ELLSWORTH, Maine — The city is saying goodbye to ‘baleful odors’ and dirty sewage discharge as it completes the transition from its former sewer plant downtown to its new, modern plant a few miles away.

Despite a last-minute snag regarding wastewater chlorination, the city flipped the proverbial switch recently to direct Ellsworth’s waste to the new $21 million plant on Bayside Road. Now, crews are beginning to drain and clean up the former wastewater treatment facility so it can be demolished next spring.

“It’s been eight years since we were told we had to build a new plant, so it definitely feels good” to make the switch, said City Manager Michelle Beal on Monday. She referred to a 2006 directive from the Maine Department of Environmental Protection, which threatened to halt new development in the city because of problems with the old facility.

The new plant doubles the city’s wastewater capacity and eliminates the dumping of untreated waste into the Union River after heavy rain or snowmelt. The old system couldn’t handle the influx of stormwater after those weather events, and any overflow went straight into the river before it ever had a chance to be treated.

Perhaps most relieving to residents and shoppers downtown, though, is the fact that the plant’s relocation and upgrade means no more gut-wrenching stench drifting toward Main Street and the city’s residential core.

Those airs were associated with the sludge-drying process at the old plant, and while there will be some smells associated with the cleanup and demolition of that facility — the “good” bacteria used in water sanitation isn’t exactly a neutral smell — it will be nothing compared to the old odor.

“There may be a slight earthy smell [as the old plant is cleaned out],” Beal said, “but there won’t be that terrible odor. That smell is definitely gone.”

Final adjustments and tweaks are still being made at the new plant, said Wastewater Superintendent Mike Harris on Monday, including unexpected preparations to chlorinate the city’s effluent year-round. Effluent is the final discharge from the plant into the watershed after the waste is processed.

The city had planned to chlorinate only half the year, partially because winter river conditions make the process less necessary and because the new plant is more efficient, Harris said. But a few days before the new plant came online, the city got word it would need to chlorinate the effluent all year.

That kicked off a last-minute scramble to calibrate the plant for constant chlorination, he said.

“We had the equipment in place, it just wasn’t set up and programmed because we were under the belief we wouldn’t be doing it until June,” he said. “So it hadn’t been high on the priority list.”

Harris said the Portland engineering firm Woodard & Curran is working on bid documents for the old wastewater treatment plant’s demolition. Those plans will be refined through the winter, he said, and the city hopes to begin the deconstruction in the spring.

The old plant is located next to the city’s Harbor Park and Marina, and while no firm plans are yet in place, the city hopes to use the land to extend the park after the facility is demolished.

Micki Sumpter, the city’s economic development coordinator, said the space will definitely be used to expand the park, but exactly what that expansion looks like will take time to work out.
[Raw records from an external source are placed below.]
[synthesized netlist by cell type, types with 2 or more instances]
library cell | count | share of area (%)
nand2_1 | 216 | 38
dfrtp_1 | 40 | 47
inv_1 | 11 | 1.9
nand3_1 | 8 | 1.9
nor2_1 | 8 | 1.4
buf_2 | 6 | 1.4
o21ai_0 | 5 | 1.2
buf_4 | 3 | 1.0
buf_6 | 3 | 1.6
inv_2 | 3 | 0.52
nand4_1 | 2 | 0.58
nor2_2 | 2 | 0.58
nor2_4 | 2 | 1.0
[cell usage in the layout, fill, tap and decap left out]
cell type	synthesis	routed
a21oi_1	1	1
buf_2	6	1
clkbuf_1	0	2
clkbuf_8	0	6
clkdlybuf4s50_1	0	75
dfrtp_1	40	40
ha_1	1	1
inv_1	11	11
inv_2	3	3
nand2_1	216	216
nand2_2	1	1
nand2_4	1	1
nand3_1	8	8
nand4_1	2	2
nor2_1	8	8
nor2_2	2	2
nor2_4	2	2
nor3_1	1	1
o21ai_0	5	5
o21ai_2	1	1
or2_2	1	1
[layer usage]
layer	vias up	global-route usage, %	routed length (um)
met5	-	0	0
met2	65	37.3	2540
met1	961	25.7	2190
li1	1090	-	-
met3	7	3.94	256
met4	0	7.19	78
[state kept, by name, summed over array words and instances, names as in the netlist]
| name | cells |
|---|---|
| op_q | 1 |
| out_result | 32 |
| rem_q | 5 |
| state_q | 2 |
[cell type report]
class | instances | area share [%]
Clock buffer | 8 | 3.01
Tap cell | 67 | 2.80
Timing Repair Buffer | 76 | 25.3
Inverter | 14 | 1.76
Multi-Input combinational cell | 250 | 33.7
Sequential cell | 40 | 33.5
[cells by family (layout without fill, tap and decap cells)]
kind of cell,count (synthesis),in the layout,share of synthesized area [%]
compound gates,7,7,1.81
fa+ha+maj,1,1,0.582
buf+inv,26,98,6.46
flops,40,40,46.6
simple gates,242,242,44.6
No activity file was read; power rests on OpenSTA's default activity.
“After the plant is gone, we’ll look at it, bring the harbor commission together and talk to the community and see where to go from there,” she said.

Follow Mario Moretto on Twitter at @riocarmine.

Mario Moretto

Mario Moretto has been a Maine journalist, in print and online publications, since 2009. He joined the Bangor Daily News in 2012, first as a general assignment reporter in his native Hancock County and,...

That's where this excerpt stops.